(Data records)

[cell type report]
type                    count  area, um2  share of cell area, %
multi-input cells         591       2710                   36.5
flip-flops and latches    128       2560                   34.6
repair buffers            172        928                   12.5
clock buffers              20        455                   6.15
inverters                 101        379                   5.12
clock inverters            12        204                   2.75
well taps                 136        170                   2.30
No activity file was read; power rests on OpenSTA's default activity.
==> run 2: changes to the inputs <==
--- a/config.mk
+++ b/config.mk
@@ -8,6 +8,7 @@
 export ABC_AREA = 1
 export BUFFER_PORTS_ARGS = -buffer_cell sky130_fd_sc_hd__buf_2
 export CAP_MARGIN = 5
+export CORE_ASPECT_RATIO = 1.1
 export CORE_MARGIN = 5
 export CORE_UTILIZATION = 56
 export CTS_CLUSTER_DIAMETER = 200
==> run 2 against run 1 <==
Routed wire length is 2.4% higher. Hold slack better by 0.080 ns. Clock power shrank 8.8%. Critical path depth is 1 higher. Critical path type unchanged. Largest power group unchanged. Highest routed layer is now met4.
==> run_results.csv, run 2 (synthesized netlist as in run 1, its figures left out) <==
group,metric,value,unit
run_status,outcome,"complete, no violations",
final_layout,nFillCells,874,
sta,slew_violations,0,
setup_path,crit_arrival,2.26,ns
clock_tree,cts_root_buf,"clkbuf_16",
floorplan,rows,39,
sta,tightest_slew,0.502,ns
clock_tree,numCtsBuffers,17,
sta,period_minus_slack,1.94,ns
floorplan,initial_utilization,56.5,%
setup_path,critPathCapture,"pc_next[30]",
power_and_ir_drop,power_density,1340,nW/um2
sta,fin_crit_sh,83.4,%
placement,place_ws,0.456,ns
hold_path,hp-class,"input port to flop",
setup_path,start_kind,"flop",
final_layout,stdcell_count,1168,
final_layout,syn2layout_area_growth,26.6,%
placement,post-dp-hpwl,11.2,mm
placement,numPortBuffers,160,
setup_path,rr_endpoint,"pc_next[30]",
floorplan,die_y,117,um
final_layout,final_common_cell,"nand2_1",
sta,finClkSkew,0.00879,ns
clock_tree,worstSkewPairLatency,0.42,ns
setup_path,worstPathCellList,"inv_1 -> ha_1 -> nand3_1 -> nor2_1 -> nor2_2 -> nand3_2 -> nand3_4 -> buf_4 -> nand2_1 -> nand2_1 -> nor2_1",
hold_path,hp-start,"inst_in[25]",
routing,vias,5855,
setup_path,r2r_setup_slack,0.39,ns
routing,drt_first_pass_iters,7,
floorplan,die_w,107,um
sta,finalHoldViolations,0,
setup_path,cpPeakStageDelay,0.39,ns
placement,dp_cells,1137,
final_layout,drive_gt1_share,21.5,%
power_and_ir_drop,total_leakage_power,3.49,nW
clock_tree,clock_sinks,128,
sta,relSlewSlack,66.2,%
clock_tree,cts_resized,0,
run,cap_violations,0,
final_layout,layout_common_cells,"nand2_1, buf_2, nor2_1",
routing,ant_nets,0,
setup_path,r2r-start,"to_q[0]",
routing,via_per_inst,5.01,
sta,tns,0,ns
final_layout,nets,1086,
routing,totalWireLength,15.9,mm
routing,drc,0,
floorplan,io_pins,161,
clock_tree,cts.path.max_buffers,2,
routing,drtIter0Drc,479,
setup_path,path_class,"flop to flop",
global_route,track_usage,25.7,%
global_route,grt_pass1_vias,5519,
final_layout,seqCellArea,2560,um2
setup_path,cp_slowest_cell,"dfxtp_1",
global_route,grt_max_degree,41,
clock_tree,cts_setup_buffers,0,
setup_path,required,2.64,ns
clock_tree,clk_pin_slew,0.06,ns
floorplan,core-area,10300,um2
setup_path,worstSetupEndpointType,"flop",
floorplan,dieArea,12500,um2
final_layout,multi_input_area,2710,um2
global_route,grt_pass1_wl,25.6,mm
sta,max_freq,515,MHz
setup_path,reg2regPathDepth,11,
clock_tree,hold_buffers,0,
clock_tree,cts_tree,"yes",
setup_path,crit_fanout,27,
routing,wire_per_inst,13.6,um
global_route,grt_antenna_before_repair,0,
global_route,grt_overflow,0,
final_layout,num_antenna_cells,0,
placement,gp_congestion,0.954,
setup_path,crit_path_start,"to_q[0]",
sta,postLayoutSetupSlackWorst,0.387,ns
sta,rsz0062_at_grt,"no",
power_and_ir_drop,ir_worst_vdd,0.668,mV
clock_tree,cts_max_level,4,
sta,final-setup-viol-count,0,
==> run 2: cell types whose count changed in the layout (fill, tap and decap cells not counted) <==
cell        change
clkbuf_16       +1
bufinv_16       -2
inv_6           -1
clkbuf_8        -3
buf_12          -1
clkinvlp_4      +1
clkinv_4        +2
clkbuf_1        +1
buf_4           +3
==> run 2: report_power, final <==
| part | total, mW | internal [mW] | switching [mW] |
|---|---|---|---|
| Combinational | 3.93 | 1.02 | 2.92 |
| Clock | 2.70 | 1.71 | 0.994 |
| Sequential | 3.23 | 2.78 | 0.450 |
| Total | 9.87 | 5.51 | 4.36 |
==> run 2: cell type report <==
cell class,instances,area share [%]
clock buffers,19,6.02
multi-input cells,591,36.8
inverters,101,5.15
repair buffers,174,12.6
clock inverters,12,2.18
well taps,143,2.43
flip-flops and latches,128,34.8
--- src/rtl/arb_tx_pkg.sv ---
// Shared types and helpers for the four-channel arbitrated transmit mux.
package arb_tx_pkg;

  localparam int unsigned N_CH  = 4;
  localparam int unsigned IDX_W = 2;

  typedef enum logic [1:0] {
    IDLE,
    ARB,
    START,
    WAIT_DONE
  } state_t;

  function automatic logic is_onehot(input logic [N_CH-1:0] v);
    return (v != '0) && ((v & (v - N_CH'(1))) == '0);
  endfunction

  function automatic logic [IDX_W-1:0] onehot_to_idx(input logic [N_CH-1:0] v);
    logic [IDX_W-1:0] idx;
    idx = '0;
    for (int i = 0; i < N_CH; i++) begin
      if (v[i]) idx = IDX_W'(i);
    end
    return idx;
  endfunction

endpackage

--- src/rtl/arb_chan_hold.sv ---
// Single-channel byte holding register: accepts one byte, holds it until cleared.
module arb_chan_hold #(
  parameter int unsigned DATA_W = 8
) (
  input  logic              clk,
  input  logic              rst,
  input  logic              valid,
  input  logic [DATA_W-1:0] data,
  input  logic              clr,
  output logic              ready,
  output logic              vld,
  output logic [DATA_W-1:0] q
);

  assign ready = ~vld;

  // A full register never loads, so clear and load cannot collide.
  always_ff @(posedge clk) begin
    if (rst) begin
      vld <= 1'b0;
      q   <= '0;
    end else if (clr) begin
      vld <= 1'b0;
    end else if (valid && ready) begin
      vld <= 1'b1;
      q   <= data;
    end
  end

endmodule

Problem statement: Begin with the first line of the records and reproduce each line as is, ending with the line that holds "--- a/config.mk".

Written response:
[cell type report]
type                    count  area, um2  share of cell area, %
multi-input cells         591       2710                   36.5
flip-flops and latches    128       2560                   34.6
repair buffers            172        928                   12.5
clock buffers              20        455                   6.15
inverters                 101        379                   5.12
clock inverters            12        204                   2.75
well taps                 136        170                   2.30
No activity file was read; power rests on OpenSTA's default activity.
==> run 2: changes to the inputs <==
--- a/config.mk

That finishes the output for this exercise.